** Record set follows **

What follows belongs to an exercise in optimizing a design on an open flow for small area; a production flow would make more cautious choices.
At most, simulation tests tie the RTL to the original design; equivalence was not proved.
The flow treats the clock pin as an ideal source. Dropping or thinning the clock tree relies on that and would not hold on a real chip.
Power is estimated from default activity; no workload was simulated.

==> flow/design.v (excerpt) <==
module caa (
    input  wire        clk,
    input  wire        rst,
    input  wire        cmd_valid,
    input  wire [23:0] cmd,
    output wire [15:0] cursor_o,
    output wire [15:0] csum_o,
    output wire [15:0] total_o,
    output wire [7:0]  rec_len_o,
    output wire [15:0] rec_addr_o,
    output wire [15:0] rec_csum_o,
    output wire        rec_valid_o,
    output wire [23:0] status_o,
    output wire        err_o,
    output wire [23:0] fcmd_o
);
Settings: LEC_CHECK=0, CAP_MARGIN=20, CORE_MARGIN=2, CORE_UTILIZATION=60, SLEW_MARGIN=20, SYNTH_HIERARCHICAL=1; clock period 5.0 ns.
standard.sh (not shown) runs the stock make flow with config.mk's settings and CLKGATE_MAP_FILE= SYNTH_SCRIPT=/design/flow/synth_recipe.tcl, a recipe that flattens the netlist after the stock synthesis.
==> flow/flow/run.sh <==
#!/bin/bash
# The standard ORFS layout (standard.sh) with two changes: small port
# buffers (buf_1) and, in place of TritonCTS, the two-level clock tree of
# flow/cts_pre.tcl. ORFS writes each tool's log under orfs/logs; make's own
# output goes to standard.log.
set -e
bash standard.sh BUFFER_PORTS_ARGS="-buffer_cell sky130_fd_sc_hd__buf_1" \
  PRE_CTS_TCL="$PWD/flow/cts_pre.tcl" CTS_CLK_NET=clk CTS_K=4 \
  CTS_LEAF_BUF=sky130_fd_sc_hd__clkbuf_16 CTS_ROOT_BUF="sky130_fd_sc_hd__clkbuf_8" \
  finish > standard.log 2>&1
Other scripts of this flow, unchanged in this note and not shown: flow/flow/cts_pre.tcl
The first run went through all stages and came out clean.
Next try:
- CORE_UTILIZATION: 60 -> 40
=> Routed wire length is higher by 8.0%. Cell count climbs by 6.3%. Worst setup slack gains 41 ps. Fmax went up by 0.84%. Register-to-register slack improves by 70 ps. Sequential share of layout area went down by 0.37 points. Flip-flop and latch count is unchanged. Synthesized area stays the same.
No functional check of the RTL was part of any run of this note. In every run of this note, the design's own scripts or RTL, not TritonCTS, make the clock network.

========
Another version of the RTL of caa (not shown whole).
For scale: about 930 cells after synthesis, roughly 130 flip-flops, roughly 6800 um2 of cells after synthesis.
Settings: LEC_CHECK=0, ABC_AREA=1, CAP_MARGIN=20, CORE_MARGIN=2, CORE_UTILIZATION=40, SLEW_MARGIN=20, SYNTH_HIERARCHICAL=1; clock period 5.0 ns.
==> flow/flow/run.sh <==
#!/bin/bash
# Standard ORFS layout (the standard.sh), with small port buffers and a
# clock tree of small buffers without dummy loads. ORFS writes each tool's
# log under orfs/logs; make's own output goes to standard.log.
set -e
bash standard.sh BUFFER_PORTS_ARGS="-buffer_cell sky130_fd_sc_hd__buf_1" \
  CTS_ARGS="-sink_clustering_enable -repair_clock_nets -dont_use_dummy_load -buf_list sky130_fd_sc_hd__clkbuf_8 -sink_clustering_size 30" \
  finish > standard.log 2>&1
Rerun with:
--- a/flow/flow/run.sh
+++ b/flow/flow/run.sh
@@ -7 +7 @@
-  CTS_ARGS="-sink_clustering_enable -repair_clock_nets -dont_use_dummy_load -buf_list sky130_fd_sc_hd__clkbuf_8 -sink_clustering_size 30" \
+  CTS_ARGS="-sink_clustering_enable -repair_clock_nets -dont_use_dummy_load -buf_list {sky130_fd_sc_hd__clkbuf_4 sky130_fd_sc_hd__clkbuf_8} -sink_clustering_size 30" \
ABC_AREA = default   (was 1)
After rerunning:
- via count came out lower by 11%
- global-route usage came out higher by 2.1 points
- critical path depth came out lower by 2
- core utilization came out higher by 0.36 points
- cell area came out lower by 4.8%
- cell count came out lower by 26%
- combinational power came out higher by about 4%
- non-clock buffer count came out higher by 2
- routed wire length came out higher by 4.8%
Rerun with:
--- a/flow/flow/run.sh
+++ b/flow/flow/run.sh
@@ -7 +7 @@
-  CTS_ARGS="-sink_clustering_enable -repair_clock_nets -dont_use_dummy_load -buf_list {sky130_fd_sc_hd__clkbuf_4 sky130_fd_sc_hd__clkbuf_8} -sink_clustering_size 30" \
+  CTS_ARGS="-sink_clustering_enable -repair_clock_nets -dont_use_dummy_load -buf_list sky130_fd_sc_hd__clkbuf_8 -sink_clustering_max_diameter 300 -sink_clustering_size 40" \
=> The new run passed the timing, DRC and antenna checks; die area stays the same; register-to-register slack stays flat; worst setup slack does not change; clock power stays flat; synthesized cell count is unchanged; design area is unchanged; first-iteration DRC count does not change; core utilization is unchanged; fmax does not change; count of clock-buffer cells in the layout stays the same; cell count does not change.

** End of Record set **

Required work. Gather each line from the entries above that includes the word "points".

Worked solution.
=> Routed wire length is higher by 8.0%. Cell count climbs by 6.3%. Worst setup slack gains 41 ps. Fmax went up by 0.84%. Register-to-register slack improves by 70 ps. Sequential share of layout area went down by 0.37 points. Flip-flop and latch count is unchanged. Synthesized area stays the same.
- global-route usage came out higher by 2.1 points
- core utilization came out higher by 0.36 points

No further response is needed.